Usually, short stories come pretty easy to me but for some reason I am drawing a blank. It could be all the stress from work, from Christmas, and from being up against the deadline of the contest submission. I am praying for a Christmas miracle.
Thursday, December 25th
Merry Christmas! Last night we kicked off the evening at a family church service. The message of a savior stirred my heart. It was a wonderful story of sacrifice, of hope and of love that endures forever. Then singing silent night with raised candles lighting up a dark room and all the voices singing in one accord under lit candles in my heart and mind renewal was born. Relief, and a peace that surpasses understanding.
I looked over at my kids and for the first time saw something you can’t quite put into words. An inner light. Joy. The magic of Christmas alive and well in the eyes of children.
After getting back home and eating dinner we stayed up late watching all our favorite Christmas movies. The kids were filled with excitement and anticipation. Eventually they were ready to go to bed, but unable to go to sleep. Just being an observer of something so special is quite the blessing that I hope to hold on to for years to come.
The morning came quick, but coffee soon followed. The surprise and delight found on their little faces entering a dark living room only lit by the lights of a Christmas tree was like watching a beautiful sunrise take place in the place you call home.
I decided not to think about the contest for Christmas day and try to be mentally and physically present for the kids. I found my decision to be quite difficult. I already have an idea about what to write I just need to put it all together.

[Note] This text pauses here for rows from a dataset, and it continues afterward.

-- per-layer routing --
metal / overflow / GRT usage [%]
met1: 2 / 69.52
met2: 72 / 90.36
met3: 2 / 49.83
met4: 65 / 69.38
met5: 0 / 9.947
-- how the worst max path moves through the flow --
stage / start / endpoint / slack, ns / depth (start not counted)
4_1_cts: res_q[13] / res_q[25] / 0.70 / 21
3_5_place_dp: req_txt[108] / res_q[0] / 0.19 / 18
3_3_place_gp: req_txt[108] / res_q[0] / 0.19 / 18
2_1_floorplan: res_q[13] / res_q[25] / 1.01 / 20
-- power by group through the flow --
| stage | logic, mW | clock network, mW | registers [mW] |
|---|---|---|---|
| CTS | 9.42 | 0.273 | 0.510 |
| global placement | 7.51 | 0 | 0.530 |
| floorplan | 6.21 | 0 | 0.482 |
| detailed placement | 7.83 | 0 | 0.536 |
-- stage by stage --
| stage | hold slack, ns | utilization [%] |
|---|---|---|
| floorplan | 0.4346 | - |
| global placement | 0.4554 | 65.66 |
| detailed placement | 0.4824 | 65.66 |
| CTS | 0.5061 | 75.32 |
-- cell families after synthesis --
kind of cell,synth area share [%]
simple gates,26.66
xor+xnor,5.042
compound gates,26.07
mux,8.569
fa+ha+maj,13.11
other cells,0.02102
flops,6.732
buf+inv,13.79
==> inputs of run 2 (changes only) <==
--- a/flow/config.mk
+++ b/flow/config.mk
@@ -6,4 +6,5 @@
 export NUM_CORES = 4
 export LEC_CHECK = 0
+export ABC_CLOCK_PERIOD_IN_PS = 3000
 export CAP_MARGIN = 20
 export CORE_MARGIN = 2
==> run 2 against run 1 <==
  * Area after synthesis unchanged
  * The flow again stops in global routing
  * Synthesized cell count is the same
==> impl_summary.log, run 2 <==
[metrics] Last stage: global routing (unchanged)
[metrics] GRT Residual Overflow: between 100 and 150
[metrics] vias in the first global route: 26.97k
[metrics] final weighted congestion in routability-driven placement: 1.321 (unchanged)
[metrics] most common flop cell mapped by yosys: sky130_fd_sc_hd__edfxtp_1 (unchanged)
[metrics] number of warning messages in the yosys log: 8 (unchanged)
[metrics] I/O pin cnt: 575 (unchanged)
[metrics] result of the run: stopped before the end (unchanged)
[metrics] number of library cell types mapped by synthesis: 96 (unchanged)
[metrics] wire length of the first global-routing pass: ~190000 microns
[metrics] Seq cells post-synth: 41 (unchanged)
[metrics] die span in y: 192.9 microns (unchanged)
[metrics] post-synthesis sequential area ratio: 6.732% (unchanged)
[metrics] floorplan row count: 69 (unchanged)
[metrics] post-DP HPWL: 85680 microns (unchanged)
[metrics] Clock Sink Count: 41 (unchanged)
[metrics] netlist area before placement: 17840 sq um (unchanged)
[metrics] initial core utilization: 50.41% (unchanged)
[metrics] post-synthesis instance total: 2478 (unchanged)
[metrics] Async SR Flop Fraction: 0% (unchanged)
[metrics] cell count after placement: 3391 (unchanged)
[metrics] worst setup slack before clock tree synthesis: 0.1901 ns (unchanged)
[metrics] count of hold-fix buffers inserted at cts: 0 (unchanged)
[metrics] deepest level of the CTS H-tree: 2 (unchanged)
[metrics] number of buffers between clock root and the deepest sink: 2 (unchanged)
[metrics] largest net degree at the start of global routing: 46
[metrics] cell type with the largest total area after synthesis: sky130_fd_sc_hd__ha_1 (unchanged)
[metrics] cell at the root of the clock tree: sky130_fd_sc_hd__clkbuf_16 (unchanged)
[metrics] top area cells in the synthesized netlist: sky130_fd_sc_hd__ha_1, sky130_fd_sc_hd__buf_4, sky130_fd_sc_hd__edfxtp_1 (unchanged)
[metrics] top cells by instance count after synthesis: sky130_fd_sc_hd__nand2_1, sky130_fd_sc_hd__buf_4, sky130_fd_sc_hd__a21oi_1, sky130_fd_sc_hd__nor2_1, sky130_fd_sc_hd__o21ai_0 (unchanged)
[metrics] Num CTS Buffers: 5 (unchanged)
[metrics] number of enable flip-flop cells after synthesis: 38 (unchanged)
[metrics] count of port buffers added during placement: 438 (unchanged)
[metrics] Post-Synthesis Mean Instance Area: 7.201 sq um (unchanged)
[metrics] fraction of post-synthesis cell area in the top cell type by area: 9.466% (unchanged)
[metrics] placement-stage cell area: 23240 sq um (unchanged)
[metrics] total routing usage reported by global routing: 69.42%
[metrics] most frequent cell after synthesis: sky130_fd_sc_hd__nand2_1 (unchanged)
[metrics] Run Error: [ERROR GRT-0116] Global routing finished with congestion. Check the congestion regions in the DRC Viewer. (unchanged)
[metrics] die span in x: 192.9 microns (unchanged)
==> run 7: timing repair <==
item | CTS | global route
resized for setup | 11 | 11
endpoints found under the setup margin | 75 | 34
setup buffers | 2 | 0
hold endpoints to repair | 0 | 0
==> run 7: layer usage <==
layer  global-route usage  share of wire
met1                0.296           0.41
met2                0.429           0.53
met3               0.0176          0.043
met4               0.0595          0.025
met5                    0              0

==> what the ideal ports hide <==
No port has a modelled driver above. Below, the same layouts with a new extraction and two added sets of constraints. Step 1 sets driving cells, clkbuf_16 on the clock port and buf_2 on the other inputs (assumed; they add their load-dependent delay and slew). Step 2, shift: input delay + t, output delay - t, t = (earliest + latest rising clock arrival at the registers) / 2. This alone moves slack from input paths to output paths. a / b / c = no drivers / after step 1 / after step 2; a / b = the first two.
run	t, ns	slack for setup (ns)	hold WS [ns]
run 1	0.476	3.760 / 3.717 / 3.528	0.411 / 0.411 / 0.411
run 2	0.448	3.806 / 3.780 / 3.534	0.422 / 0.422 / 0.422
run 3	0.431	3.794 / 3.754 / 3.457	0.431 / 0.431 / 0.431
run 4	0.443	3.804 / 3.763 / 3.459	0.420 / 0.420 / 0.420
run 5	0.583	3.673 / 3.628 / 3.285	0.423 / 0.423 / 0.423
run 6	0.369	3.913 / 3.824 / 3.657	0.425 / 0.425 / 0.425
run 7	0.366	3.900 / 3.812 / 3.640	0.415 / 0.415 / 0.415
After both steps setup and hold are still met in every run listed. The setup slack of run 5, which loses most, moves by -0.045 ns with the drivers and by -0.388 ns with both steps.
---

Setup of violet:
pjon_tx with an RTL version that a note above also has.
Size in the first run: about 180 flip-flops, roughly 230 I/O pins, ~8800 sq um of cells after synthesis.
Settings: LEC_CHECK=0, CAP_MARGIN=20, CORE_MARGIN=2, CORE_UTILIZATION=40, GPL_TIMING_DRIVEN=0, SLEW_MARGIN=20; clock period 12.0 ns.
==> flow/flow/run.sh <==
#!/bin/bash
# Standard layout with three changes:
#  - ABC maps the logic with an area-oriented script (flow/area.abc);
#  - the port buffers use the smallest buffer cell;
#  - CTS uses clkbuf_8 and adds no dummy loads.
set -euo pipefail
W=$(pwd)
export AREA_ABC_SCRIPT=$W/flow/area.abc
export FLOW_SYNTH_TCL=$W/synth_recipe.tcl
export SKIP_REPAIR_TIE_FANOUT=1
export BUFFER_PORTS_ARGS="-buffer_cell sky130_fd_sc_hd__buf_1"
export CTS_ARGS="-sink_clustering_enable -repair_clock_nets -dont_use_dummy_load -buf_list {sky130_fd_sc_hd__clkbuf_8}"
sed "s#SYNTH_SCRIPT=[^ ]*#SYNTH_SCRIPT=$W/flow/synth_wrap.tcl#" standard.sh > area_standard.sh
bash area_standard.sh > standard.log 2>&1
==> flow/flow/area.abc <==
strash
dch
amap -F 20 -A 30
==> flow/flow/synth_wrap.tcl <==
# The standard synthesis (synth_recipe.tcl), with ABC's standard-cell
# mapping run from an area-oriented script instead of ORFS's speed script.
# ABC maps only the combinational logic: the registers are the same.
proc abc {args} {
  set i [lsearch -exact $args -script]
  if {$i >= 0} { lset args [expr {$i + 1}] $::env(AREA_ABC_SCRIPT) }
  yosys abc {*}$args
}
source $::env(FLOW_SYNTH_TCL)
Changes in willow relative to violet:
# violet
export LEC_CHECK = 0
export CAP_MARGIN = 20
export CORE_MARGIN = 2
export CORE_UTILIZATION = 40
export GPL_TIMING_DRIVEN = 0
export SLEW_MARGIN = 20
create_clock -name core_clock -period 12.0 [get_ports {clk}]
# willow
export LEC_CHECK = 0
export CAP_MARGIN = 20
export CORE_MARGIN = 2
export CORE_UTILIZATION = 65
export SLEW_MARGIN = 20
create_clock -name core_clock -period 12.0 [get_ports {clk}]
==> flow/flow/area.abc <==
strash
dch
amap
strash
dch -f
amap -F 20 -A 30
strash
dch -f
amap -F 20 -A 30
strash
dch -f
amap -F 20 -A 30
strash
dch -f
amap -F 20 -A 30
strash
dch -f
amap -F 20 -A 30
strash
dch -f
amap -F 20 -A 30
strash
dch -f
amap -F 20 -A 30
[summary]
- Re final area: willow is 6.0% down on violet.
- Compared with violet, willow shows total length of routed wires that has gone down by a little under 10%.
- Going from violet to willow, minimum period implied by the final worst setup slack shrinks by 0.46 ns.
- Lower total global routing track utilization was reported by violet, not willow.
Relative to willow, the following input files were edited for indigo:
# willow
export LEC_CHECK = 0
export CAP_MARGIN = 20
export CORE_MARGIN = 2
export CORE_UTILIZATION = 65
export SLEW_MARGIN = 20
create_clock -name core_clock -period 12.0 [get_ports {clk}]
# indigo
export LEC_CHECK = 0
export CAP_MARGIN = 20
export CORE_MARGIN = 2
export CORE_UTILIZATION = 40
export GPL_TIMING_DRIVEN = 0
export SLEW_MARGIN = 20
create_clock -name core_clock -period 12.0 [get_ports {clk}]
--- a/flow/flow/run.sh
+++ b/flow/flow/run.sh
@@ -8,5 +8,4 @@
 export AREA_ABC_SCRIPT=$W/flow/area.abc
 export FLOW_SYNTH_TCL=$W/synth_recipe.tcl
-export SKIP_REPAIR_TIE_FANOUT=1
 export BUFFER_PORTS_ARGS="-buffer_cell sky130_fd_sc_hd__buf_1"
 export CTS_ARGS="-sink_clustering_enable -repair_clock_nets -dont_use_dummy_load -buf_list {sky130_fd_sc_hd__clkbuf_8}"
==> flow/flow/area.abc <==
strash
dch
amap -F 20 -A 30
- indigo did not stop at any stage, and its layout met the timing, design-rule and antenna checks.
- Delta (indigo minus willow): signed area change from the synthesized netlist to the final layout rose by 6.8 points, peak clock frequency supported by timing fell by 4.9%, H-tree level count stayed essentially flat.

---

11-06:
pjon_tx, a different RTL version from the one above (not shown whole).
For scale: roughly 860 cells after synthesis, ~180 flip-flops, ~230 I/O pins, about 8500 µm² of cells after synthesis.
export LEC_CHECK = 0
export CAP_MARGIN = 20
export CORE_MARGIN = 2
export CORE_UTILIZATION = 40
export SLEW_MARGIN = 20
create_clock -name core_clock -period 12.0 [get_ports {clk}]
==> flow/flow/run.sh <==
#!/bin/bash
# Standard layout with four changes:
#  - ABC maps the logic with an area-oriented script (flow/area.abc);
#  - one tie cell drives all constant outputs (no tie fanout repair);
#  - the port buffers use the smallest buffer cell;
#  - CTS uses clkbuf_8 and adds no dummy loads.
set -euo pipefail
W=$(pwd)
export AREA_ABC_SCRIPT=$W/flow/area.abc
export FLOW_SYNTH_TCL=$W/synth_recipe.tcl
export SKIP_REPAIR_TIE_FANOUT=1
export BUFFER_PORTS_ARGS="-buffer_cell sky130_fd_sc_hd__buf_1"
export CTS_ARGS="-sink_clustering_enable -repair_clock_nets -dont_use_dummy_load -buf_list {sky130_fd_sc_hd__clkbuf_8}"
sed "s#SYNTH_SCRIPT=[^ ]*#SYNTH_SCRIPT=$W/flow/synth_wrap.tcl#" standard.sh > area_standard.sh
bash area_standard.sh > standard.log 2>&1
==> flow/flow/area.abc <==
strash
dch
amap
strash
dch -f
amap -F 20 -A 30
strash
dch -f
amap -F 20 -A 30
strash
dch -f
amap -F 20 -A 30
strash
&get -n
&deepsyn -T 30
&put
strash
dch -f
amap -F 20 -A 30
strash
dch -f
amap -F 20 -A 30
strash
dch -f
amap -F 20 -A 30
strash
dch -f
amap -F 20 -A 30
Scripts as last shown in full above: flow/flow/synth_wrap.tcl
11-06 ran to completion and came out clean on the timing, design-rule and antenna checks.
Source: an optimization exercise on an open RTL-to-GDS flow (aim: small area, a short achievable clock period and few clock cycles per item). Production flows keep margins and buffers that such runs may drop. In this exercise RTL edits were held to simulation tests only and were not proved equivalent to the original. Power and IR drop assume default switching activity.

Design fds_decoder, start of the top module:
module fds_decoder (
    input  wire        clk,
    input  wire        rst,           
    input  wire [7:0]  cfg_q_t0,      
    input  wire [7:0]  cfg_q_t1,      
    input  wire [7:0]  cfg_q_t2,      
    input  wire [7:0]  cfg_q_t3,      
    input  wire [15:0] cfg_min_gap,   
    input  wire        in_valid,
    output wire        in_ready,
    input  wire [7:0]  in_data,
    output reg         out_valid,
    input  wire        out_ready,
    output reg  [1:0]  out_kind,
    output wire [31:0] out_data,
    output wire [31:0] out_pos
);
    localparam [1:0] K_DATA     = 2'd0;
    localparam [1:0] K_BLOCK_OK = 2'd1;
    localparam [1:0] K_BAD_CRC  = 2'd2;
    localparam [1:0] K_MISMATCH = 2'd3;
    localparam [1:0] P_TYPE = 2'd0, P_DATA = 2'd1, P_CRCLO = 2'd2, P_CRCHI = 2'd3;
    localparam [15:0] CRC_START = 16'h8080;
    function [15:0] crc_bit;
        input [15:0] reg_in;
        input        b;
        reg   [16:0] r;
        begin
            r = {b, reg_in};
            if (r[0]) r = r ^ 17'h10810;
            crc_bit = r[16:1];
        end
    endfunction
    function lt8;
        input [7:0] a;
        input [7:0] b;
        integer i;
        reg r;
        begin
            r = 1'b0;
            for (i = 0; i < 8; i = i + 1)
                r = (!a[i] && b[i]) || (!(a[i] ^ b[i]) && r);
            lt8 = r;
        end
    endfunction
    wire lt0 = lt8(in_data, cfg_q_t0);
    wire lt1 = lt8(in_data, cfg_q_t1);
    wire lt2 = lt8(in_data, cfg_q_t2);
    wire lt3 = lt8(in_data, cfg_q_t3);
    wire [1:0] sym_in = {lt0 || (!lt1 && !lt2), lt0 || (!lt1 && (lt2 || !lt3))};
    reg       q_v0;           
    reg       q_nf;           
    reg [1:0] q_s0, q_s1;     
    assign in_ready = q_nf;
    reg  end_p;               
    wire push = in_valid && q_nf;
    wire can  = !end_p && (!out_valid || out_ready);
    wire pop  = q_v0 && can;
    wire [1:0] s = q_s0;
    always @(posedge clk) begin
        if (!q_v0 || (pop && q_nf)) q_s0 <= sym_in;
        else if (pop)               q_s0 <= q_s1;
        if (q_nf)                   q_s1 <= sym_in;
        if (rst) begin
            q_v0 <= 1'b0;
            q_nf <= 1'b1;
        end else begin
            q_v0 <= push || !q_nf || (q_v0 && !pop);
  ...
Settings: LEC_CHECK=0, CAP_MARGIN=20, CORE_MARGIN=2, CORE_UTILIZATION=60, CTS_BUF_LIST=sky130_fd_sc_hd__clkbuf_4 sky130_fd_sc_hd__clkbuf_8, CTS_CLUSTER_DIAMETER=60, CTS_CLUSTER_SIZE=30, SLEW_MARGIN=20; clock period 10.0 ns.
standard.sh (not shown) runs the stock make flow with config.mk's settings and CLKGATE_MAP_FILE= SYNTH_SCRIPT=/design/flow/synth_recipe.tcl, a recipe that flattens the netlist after the stock synthesis.
==> flow/flow/run.sh <==
#!/bin/bash
set -euo pipefail
bash standard.sh \
  "BUFFER_PORTS_ARGS=-buffer_cell sky130_fd_sc_hd__buf_1" \
  "SETUP_SLACK_MARGIN=${FLOW_SETUP_MARGIN:-6.9}" \
  finish > standard_finish.log 2>&1
Testbench counts at the start, summed over its fixed seeds: cycles 728,934, items 728,725.
Change:
==> flow/flow/run.sh (replaced) <==
#!/bin/bash
set -euo pipefail
bash standard.sh \
  "BUFFER_PORTS_ARGS=-buffer_cell sky130_fd_sc_hd__buf_1" \
  "SETUP_SLACK_MARGIN=${FLOW_SETUP_MARGIN:-6.5}" \
  finish > standard_finish.log 2>&1
- CTS_BUF_LIST: sky130_fd_sc_hd__clkbuf_4 sky130_fd_sc_hd__clkbuf_8 -> sky130_fd_sc_hd__clkbuf_8
- CTS_CLUSTER_DIAMETER: 60 -> 150
- CTS_CLUSTER_SIZE: 30 -> 50
Outcome:
- global-route usage falls by 0.23 points
- cell area drops by 4.6%
- register-to-register slack degrades by 0.36 ns
- worst setup slack is better by 0.064 ns
- wire length drops by 2.7%
- critical path depth falls by 1
- cell count drops by 1.3%
- first-iteration DRC count fell by 29%
Change:
==> flow/flow/run.sh (replaced) <==
#!/bin/bash
set -euo pipefail
bash standard.sh \
  "BUFFER_PORTS_ARGS=-buffer_cell sky130_fd_sc_hd__buf_1" \
  "SETUP_SLACK_MARGIN=${FLOW_SETUP_MARGIN:-6.7}" \
  finish > standard_finish.log 2>&1
- CTS_BUF_LIST: sky130_fd_sc_hd__clkbuf_8 -> sky130_fd_sc_hd__clkbuf_4 sky130_fd_sc_hd__clkbuf_8
- CTS_CLUSTER_DIAMETER: 150 -> 60
- CTS_CLUSTER_SIZE: 50 -> 30
Outcome:
- The changed run produced a clean layout
- clock skew hardly moves
- total power went up by 3.8%
- die area is unchanged
- hold slack gets worse by 0.040 ns
- worst setup slack stays flat
- core utilization increases by 1.3 points

-- separate check: timing with driven ports --
The flow's constraints put no driver on any port. The routed layouts listed below were extracted and timed again, unchanged, in two steps.
Step 1 sets driving cells, clkbuf_16 on the clock port and buf_2 on the other inputs (assumed; they add their load-dependent delay and slew).
Step 2, shift: input delay + t, output delay - t, t = (earliest + latest rising clock arrival at the registers) / 2. This alone moves slack from input paths to output paths.
a / b / c = no drivers / after step 1 / after step 2; a / b = the first two.
| run | t (ns) | setup slack, ns | worst register clock-pin slew, ns |
|---|---|---|---|
| the first run | 0.500 | 6.435 / 6.400 / 6.053 | 0.09 / 0.09 |
| the second run | 0.504 | 6.499 / 6.461 / 6.060 | 0.09 / 0.09 |
| the third run | 0.477 | 6.501 / 6.464 / 6.086 | 0.09 / 0.09 |
After both steps setup and hold are still met in every run listed. The setup slack of the second run, which loses most, moves by -0.038 ns with the drivers and by -0.439 ns with both steps.
This design comes from an exercise in tuning for small area, a short achievable clock period and few clock cycles on the open sky130 flow, not from production work. The RTL was checked by simulation tests, not by an equivalence proof against the original design.

==> flow/design.v, too long to show whole: its modules and the start of the top module <==
// module hash64_core: 382 lines
// module hash64_mulacc: 3278 lines
module hash64_core (
    input  wire        clk,
    input  wire        rst,
    input  wire        start,
    input  wire [15:0] base,
    input  wire [15:0] offset,
    input  wire [6:0]  length,
    output wire        busy,
    output reg         done,
    output wire [63:0] digest,
    output reg         mem_req,
    output reg  [15:0] mem_addr,
    input  wire        mem_ack,
    input  wire [63:0] mem_rdata
);
  // ...
==> flow/flow/run.sh <==
#!/bin/bash
set -euo pipefail
MARGIN=${MARGIN:-16}
sed -E "s/SETUP_SLACK_MARGIN=[^ ]+/SETUP_SLACK_MARGIN=${MARGIN} MAX_REPAIR_ANTENNAS_ITER_DRT=10/" standard.sh > standard_margin.sh
grep -q "SETUP_SLACK_MARGIN=${MARGIN}" standard_margin.sh
bash standard_margin.sh > flow_make.log 2>&1
==> flow/standard.sh <==
#!/bin/bash
# synth_recipe.tcl (not shown) runs the flow's synth.tcl, then flattens the netlist and writes it again
# the make line also repeats each setting of config.mk as NAME=value (left out here)
make -C /OpenROAD-flow-scripts/flow DESIGN_CONFIG=/design/flow/config.mk WORK_HOME=/design/flow/orfs CLKGATE_MAP_FILE= SYNTH_SCRIPT=/design/flow/synth_recipe.tcl "${@:-finish}"
==> flow/config.mk <==
export PLATFORM = sky130hd
export DESIGN_NAME = hash64_core
export DESIGN_NICKNAME = hash64_core
export VERILOG_FILES = /design/flow/design.v
export SDC_FILE = /design/flow/constraint.sdc
export NUM_CORES = 4
export LEC_CHECK = 0
export CAP_MARGIN = 20
export CORE_MARGIN = 2
export CORE_UTILIZATION = 35
export PLACE_DENSITY = 0.5
export SETUP_SLACK_MARGIN = 0.5
export SLEW_MARGIN = 20
==> flow/constraint.sdc <==
create_clock -name core_clock -period 24.0 [get_ports {clk}]
set_input_delay 4.8000 -clock core_clock [delete_from_list [all_inputs] [get_ports {clk}]]
set_output_delay 4.8000 -clock core_clock [all_outputs]
set_load 0.01 [all_outputs]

Playing with their new toys and helping them to create new worlds and dreams in the land of imagination was a healthy distraction from the fleeting time and a hard deadline approaching quick. I am feeling confident in what I want to write but I really don’t like waiting till the last minute. On the other hand, Christmas only comes once a year and your kids are only young for so long.
It was such a special day. One I won’t forget for a lifetime. Of course, now that I have written this all down, I can come back to it any time and remember. Awe! The blessings of journaling.
Friday, December 26th
Today is the day! The last day to submit a story for the writing contest. Christmas has come and gone. All the presents. All the lights, the treats, the chocolate. Oh, my goodness, THE CHOCOLATE! The thrill of gathering around a lit tree stuffed with surprise. Gone for now. There is one thing that remains, me, and the story at hand.
It’s time to get busy. This morning, I am confident I have the perfect story to tell. One of surprise and delight. One of love and of sacrifice. I have learned that the magic of Christmas is not about all the things that come and go but about the things that last forever. It’s time to write. The clock is ticking.